━━ SUPPLIED MATERIAL

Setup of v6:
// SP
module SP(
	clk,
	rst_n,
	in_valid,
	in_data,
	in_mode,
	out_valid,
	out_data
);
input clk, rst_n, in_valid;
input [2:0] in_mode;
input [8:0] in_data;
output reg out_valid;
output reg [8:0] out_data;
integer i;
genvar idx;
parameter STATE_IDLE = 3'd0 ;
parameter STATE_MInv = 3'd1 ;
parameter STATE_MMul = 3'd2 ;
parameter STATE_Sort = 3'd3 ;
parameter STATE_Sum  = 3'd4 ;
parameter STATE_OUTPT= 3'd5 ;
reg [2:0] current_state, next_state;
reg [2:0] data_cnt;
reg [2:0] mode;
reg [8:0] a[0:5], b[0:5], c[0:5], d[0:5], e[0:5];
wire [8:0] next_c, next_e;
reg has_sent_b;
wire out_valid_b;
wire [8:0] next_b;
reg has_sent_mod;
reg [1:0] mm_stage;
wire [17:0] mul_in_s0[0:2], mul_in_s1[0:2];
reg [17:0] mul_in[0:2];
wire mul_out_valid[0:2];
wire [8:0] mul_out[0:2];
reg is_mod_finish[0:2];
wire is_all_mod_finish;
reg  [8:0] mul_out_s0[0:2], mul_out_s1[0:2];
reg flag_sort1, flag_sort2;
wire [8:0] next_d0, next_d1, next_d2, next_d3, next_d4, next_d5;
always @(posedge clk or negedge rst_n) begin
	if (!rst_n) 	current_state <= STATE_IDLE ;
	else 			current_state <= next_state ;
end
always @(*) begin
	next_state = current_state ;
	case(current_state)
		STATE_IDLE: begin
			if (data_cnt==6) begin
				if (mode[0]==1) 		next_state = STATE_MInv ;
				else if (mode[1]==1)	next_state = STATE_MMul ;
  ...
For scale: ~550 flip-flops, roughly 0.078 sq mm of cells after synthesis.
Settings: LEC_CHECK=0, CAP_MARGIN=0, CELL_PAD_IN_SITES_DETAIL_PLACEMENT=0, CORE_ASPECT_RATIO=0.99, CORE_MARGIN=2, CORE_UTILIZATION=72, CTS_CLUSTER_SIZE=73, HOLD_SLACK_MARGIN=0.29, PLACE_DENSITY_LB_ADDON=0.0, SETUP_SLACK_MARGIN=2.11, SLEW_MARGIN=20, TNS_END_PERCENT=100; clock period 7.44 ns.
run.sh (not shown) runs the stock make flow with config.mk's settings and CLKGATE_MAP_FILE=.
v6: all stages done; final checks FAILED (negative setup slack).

━━━━
━━ SUPPLIED MATERIAL

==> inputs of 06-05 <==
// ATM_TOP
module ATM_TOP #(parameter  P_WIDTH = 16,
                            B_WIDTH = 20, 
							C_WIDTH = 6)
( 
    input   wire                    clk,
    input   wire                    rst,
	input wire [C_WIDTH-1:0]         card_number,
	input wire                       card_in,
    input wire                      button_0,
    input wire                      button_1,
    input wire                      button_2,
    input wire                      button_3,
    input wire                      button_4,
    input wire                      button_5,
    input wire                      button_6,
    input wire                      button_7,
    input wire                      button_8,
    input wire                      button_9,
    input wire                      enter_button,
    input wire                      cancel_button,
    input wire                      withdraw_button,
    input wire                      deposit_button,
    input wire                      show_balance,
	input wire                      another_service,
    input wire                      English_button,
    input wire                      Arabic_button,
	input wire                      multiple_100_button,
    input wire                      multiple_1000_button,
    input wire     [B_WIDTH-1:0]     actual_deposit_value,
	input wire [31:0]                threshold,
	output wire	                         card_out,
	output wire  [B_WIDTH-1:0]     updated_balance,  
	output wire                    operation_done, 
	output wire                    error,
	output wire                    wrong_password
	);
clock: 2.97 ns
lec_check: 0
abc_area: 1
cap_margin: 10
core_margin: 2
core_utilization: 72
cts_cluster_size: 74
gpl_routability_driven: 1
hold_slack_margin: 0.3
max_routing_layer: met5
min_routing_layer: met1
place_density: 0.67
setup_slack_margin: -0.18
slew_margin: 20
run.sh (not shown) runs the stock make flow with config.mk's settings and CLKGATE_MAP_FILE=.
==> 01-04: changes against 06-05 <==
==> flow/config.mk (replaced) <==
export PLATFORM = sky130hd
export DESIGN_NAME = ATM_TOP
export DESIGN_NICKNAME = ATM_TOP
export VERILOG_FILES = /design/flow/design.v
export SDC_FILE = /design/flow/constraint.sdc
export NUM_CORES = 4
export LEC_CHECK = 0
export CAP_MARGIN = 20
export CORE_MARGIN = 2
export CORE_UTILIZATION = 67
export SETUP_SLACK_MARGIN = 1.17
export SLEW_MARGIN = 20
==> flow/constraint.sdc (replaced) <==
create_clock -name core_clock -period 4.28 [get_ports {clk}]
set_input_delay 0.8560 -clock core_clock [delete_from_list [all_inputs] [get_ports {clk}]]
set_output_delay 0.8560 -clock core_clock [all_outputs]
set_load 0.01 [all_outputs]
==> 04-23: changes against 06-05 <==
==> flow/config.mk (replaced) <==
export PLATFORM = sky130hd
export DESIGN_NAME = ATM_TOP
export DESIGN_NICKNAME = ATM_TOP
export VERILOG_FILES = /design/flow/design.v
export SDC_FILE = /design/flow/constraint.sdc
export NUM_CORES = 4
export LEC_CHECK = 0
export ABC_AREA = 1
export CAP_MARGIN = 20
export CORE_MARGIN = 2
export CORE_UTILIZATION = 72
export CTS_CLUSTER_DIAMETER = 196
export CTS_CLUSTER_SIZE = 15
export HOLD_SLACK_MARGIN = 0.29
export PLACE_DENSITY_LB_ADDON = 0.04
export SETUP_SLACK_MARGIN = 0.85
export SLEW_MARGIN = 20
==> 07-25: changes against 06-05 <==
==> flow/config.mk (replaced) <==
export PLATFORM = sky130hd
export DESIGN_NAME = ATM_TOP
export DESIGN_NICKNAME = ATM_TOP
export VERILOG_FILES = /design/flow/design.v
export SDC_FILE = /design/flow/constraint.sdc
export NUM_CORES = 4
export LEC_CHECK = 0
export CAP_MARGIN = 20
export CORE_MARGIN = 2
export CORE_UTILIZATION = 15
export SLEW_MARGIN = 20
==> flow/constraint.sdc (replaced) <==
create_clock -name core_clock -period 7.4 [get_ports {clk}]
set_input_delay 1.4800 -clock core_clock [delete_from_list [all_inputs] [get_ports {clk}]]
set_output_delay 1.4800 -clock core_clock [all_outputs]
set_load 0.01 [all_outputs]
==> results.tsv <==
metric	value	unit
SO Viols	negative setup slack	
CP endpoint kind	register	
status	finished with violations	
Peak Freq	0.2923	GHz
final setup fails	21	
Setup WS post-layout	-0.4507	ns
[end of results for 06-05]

━━━━
━━ SUPPLIED MATERIAL

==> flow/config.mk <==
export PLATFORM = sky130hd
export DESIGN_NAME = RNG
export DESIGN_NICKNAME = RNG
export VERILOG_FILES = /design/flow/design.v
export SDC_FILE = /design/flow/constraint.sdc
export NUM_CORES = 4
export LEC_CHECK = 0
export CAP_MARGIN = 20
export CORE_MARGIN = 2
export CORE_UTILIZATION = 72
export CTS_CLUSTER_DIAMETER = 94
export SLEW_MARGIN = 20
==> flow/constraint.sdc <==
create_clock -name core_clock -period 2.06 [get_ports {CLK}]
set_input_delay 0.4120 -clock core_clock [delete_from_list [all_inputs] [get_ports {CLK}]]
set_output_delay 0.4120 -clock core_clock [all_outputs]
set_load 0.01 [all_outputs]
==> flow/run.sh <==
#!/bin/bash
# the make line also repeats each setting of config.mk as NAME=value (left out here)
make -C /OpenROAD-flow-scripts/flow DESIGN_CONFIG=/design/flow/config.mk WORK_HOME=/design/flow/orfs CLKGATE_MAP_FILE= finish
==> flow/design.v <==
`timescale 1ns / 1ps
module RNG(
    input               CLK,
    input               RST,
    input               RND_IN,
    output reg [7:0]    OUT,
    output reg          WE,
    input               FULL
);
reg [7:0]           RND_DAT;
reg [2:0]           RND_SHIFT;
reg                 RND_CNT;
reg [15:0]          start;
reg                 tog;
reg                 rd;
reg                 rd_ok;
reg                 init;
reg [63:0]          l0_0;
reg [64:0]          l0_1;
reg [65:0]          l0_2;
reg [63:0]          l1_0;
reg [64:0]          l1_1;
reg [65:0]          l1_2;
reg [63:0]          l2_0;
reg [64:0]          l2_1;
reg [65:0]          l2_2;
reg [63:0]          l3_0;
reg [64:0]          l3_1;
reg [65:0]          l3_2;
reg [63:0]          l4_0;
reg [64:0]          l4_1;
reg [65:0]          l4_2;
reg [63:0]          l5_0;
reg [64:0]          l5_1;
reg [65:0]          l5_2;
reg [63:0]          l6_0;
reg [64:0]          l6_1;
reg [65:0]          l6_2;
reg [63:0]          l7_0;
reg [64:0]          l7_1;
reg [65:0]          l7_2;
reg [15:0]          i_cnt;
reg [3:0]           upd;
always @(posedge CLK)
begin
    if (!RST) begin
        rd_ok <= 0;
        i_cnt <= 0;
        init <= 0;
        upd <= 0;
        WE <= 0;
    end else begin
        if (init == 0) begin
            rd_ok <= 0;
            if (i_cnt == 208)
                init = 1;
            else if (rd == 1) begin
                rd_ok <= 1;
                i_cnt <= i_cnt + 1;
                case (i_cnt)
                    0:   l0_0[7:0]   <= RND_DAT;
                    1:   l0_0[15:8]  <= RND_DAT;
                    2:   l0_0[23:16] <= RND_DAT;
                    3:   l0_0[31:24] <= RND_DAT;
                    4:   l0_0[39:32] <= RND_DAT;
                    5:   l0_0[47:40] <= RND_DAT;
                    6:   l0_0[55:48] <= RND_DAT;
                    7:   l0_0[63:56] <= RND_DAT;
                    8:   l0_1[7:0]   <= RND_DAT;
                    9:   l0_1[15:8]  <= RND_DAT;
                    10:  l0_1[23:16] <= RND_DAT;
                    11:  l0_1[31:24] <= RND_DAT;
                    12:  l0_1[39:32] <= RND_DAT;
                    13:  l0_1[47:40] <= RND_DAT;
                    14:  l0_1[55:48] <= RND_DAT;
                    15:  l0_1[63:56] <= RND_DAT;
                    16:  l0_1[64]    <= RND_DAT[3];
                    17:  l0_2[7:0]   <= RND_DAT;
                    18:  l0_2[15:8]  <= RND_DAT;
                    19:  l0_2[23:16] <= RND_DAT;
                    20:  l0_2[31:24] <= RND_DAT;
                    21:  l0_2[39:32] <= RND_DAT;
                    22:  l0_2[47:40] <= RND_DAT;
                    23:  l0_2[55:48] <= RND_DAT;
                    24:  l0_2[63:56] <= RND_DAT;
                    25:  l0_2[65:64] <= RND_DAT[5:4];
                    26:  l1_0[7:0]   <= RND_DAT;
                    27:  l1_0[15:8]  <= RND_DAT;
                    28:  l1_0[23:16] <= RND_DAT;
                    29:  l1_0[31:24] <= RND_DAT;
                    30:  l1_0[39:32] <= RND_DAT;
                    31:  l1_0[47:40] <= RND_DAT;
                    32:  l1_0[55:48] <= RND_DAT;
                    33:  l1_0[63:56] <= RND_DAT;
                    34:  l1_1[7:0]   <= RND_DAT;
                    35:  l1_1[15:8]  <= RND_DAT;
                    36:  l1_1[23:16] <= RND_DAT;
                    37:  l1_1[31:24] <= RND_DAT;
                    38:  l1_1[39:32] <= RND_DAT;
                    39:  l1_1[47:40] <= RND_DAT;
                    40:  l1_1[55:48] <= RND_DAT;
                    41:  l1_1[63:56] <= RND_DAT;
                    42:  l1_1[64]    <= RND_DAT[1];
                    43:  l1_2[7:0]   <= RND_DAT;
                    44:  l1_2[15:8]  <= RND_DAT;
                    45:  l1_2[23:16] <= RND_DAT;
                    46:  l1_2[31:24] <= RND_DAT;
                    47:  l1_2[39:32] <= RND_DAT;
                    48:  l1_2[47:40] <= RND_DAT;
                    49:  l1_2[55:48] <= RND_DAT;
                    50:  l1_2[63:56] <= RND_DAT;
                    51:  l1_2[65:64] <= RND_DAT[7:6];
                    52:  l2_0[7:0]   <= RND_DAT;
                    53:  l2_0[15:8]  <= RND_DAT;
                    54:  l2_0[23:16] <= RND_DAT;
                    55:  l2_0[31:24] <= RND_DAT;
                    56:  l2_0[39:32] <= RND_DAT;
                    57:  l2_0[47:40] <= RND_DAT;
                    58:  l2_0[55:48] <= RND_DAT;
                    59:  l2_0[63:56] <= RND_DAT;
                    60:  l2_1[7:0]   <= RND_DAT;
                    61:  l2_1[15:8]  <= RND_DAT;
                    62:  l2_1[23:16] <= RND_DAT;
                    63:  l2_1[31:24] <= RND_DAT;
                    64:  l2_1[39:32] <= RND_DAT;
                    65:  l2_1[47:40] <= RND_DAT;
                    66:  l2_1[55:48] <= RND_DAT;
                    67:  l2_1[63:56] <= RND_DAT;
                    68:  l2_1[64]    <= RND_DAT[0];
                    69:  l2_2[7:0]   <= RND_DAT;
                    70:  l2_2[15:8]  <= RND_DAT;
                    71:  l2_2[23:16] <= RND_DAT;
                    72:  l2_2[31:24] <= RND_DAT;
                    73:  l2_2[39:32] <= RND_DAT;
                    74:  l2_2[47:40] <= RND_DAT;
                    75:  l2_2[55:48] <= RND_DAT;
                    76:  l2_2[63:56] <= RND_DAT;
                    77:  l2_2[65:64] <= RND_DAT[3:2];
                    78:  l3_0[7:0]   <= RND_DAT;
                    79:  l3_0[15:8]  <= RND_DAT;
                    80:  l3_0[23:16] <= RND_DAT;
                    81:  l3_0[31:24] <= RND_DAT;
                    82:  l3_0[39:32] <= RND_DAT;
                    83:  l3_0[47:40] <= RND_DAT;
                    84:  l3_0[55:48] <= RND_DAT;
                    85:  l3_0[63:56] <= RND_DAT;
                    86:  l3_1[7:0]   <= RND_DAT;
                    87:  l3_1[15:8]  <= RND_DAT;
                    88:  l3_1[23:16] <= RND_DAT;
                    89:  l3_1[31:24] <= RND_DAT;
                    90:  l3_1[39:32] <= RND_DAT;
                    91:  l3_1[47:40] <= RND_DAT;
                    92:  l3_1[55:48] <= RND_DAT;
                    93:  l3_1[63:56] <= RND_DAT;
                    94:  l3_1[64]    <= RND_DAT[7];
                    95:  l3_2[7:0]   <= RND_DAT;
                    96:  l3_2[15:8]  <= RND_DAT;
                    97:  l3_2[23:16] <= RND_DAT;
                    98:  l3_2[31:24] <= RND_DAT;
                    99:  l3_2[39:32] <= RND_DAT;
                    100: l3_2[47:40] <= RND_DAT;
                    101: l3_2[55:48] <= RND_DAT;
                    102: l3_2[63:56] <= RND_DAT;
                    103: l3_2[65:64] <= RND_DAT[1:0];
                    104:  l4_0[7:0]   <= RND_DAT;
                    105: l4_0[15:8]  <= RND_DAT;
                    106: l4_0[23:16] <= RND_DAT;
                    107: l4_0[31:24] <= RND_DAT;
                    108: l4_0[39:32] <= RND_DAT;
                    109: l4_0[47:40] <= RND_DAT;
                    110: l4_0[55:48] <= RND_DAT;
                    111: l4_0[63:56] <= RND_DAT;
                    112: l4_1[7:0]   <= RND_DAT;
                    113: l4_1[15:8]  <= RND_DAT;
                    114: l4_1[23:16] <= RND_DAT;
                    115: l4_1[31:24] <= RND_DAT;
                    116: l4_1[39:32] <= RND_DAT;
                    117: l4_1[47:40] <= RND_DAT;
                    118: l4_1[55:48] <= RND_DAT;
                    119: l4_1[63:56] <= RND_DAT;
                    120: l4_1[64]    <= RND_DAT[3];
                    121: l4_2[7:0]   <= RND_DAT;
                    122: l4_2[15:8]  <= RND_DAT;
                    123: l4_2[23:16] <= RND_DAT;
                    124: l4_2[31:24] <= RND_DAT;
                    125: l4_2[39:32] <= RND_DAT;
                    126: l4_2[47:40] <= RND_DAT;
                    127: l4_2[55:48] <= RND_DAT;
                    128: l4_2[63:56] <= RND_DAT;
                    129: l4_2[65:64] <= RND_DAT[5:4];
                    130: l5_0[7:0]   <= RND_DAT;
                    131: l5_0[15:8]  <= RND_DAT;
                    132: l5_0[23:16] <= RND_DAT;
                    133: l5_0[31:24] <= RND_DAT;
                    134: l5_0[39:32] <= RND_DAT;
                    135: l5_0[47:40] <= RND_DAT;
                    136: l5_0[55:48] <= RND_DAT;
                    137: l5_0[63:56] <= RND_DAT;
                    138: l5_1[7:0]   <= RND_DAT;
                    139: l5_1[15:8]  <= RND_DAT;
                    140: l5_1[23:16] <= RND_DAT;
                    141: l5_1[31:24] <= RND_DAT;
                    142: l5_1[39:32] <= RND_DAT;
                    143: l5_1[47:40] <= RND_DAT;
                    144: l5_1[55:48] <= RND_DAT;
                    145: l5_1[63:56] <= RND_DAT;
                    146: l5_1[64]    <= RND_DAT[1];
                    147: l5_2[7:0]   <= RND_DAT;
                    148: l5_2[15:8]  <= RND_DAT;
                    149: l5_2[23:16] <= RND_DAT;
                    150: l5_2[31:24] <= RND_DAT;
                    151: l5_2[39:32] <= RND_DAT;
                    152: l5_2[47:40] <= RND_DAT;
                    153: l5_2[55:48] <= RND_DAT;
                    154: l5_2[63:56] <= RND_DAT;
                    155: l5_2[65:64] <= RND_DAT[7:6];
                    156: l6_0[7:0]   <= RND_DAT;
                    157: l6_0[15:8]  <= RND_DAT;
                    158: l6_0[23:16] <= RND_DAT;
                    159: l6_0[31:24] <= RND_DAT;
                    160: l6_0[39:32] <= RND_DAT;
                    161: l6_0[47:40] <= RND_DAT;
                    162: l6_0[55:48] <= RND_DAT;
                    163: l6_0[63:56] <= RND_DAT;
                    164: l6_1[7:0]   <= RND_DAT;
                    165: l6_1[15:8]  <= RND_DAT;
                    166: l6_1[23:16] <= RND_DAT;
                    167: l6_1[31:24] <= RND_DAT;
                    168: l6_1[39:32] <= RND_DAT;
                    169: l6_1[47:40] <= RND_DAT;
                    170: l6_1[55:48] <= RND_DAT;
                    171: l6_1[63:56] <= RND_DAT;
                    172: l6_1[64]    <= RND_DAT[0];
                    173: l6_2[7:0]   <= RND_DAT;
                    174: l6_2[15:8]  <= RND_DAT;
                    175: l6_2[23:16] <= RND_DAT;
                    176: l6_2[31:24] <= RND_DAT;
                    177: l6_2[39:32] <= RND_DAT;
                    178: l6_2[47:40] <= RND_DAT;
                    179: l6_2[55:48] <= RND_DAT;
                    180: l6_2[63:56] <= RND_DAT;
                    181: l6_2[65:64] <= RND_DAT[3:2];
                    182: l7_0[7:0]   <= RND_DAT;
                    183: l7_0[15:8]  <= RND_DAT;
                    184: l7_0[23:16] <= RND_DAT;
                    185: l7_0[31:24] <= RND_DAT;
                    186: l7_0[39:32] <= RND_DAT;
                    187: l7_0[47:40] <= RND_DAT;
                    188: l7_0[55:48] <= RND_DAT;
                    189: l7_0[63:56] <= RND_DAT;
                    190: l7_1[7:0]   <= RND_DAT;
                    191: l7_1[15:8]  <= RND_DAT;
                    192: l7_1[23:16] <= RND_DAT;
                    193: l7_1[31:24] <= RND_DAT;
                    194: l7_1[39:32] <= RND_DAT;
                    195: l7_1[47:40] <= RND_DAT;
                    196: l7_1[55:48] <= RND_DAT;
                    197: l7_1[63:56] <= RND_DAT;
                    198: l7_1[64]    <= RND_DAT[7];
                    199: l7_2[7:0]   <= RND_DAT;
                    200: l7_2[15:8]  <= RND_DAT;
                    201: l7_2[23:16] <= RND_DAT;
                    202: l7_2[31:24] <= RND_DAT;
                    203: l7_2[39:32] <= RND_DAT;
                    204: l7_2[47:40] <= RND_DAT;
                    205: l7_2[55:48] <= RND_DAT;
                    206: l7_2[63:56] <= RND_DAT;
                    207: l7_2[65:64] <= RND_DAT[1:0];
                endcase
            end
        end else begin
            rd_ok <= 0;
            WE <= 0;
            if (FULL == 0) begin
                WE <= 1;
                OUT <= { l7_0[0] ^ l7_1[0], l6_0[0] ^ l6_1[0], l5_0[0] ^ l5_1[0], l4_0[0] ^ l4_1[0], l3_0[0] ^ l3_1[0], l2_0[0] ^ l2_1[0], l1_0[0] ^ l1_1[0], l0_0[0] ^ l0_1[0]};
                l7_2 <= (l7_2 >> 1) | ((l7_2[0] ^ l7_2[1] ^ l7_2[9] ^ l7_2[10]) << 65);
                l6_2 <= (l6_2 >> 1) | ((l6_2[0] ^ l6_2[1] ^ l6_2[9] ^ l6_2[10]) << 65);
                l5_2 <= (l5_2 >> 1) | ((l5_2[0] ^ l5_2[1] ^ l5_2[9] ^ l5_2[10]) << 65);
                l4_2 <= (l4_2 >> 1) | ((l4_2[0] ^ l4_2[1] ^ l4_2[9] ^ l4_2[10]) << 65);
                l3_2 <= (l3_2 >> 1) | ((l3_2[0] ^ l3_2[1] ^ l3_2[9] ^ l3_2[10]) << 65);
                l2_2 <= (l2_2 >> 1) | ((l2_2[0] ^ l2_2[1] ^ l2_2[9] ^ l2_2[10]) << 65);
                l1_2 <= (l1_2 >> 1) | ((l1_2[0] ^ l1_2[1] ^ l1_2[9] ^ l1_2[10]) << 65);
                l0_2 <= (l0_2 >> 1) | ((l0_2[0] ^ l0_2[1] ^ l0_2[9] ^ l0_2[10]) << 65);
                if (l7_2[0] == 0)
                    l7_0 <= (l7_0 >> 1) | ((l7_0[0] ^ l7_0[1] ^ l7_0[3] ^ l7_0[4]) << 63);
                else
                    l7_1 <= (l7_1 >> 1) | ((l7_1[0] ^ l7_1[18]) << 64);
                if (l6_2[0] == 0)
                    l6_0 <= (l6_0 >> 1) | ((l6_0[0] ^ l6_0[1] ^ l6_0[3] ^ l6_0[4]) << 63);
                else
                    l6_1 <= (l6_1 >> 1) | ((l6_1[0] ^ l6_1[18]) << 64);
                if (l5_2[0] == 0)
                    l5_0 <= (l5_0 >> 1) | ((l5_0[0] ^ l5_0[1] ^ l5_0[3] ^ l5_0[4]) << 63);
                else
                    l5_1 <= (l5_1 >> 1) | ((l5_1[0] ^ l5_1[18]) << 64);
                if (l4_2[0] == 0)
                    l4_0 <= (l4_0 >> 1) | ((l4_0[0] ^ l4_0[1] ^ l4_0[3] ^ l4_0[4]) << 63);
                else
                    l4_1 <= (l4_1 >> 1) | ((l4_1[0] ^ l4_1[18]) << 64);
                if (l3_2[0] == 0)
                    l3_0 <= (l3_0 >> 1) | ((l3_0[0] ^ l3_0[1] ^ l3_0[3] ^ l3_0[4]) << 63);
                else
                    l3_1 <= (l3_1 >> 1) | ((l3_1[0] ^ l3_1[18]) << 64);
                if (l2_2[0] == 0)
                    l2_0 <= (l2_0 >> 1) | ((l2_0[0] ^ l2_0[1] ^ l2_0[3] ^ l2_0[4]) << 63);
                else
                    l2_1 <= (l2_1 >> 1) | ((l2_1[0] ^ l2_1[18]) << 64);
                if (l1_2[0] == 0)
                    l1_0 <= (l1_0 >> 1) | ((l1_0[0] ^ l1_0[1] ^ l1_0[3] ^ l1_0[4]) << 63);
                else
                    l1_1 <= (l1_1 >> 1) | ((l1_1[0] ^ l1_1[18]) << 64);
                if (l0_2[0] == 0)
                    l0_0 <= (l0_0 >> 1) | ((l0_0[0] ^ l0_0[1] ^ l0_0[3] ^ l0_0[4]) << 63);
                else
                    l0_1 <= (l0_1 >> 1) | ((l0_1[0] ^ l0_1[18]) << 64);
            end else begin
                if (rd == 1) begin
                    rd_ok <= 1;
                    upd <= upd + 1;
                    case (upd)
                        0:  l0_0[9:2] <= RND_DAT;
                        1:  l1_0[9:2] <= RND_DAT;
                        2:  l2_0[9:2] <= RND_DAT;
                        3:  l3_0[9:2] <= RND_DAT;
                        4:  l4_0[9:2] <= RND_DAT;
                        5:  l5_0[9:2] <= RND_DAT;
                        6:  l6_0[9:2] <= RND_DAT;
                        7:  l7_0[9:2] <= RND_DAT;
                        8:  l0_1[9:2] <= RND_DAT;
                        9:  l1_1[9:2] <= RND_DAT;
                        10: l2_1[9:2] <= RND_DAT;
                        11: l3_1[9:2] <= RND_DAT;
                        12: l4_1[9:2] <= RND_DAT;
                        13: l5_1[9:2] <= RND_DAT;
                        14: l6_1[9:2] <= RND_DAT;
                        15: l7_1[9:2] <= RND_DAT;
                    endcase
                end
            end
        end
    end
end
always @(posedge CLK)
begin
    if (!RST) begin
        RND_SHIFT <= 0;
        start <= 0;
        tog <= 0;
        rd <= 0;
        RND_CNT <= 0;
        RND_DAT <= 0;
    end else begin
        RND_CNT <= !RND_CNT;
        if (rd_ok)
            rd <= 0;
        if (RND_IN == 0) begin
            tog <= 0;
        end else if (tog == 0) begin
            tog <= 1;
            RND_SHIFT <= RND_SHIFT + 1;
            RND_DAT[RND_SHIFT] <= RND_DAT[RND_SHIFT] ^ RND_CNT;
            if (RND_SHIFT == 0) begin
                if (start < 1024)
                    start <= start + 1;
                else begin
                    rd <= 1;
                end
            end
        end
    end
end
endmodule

━━━━

ABOUT THIS TASK: Identify each line in the entries with the word "parameter" and copy it.

REPLY:
parameter STATE_IDLE = 3'd0 ;
parameter STATE_MInv = 3'd1 ;
parameter STATE_MMul = 3'd2 ;
parameter STATE_Sort = 3'd3 ;
parameter STATE_Sum  = 3'd4 ;
parameter STATE_OUTPT= 3'd5 ;
module ATM_TOP #(parameter  P_WIDTH = 16,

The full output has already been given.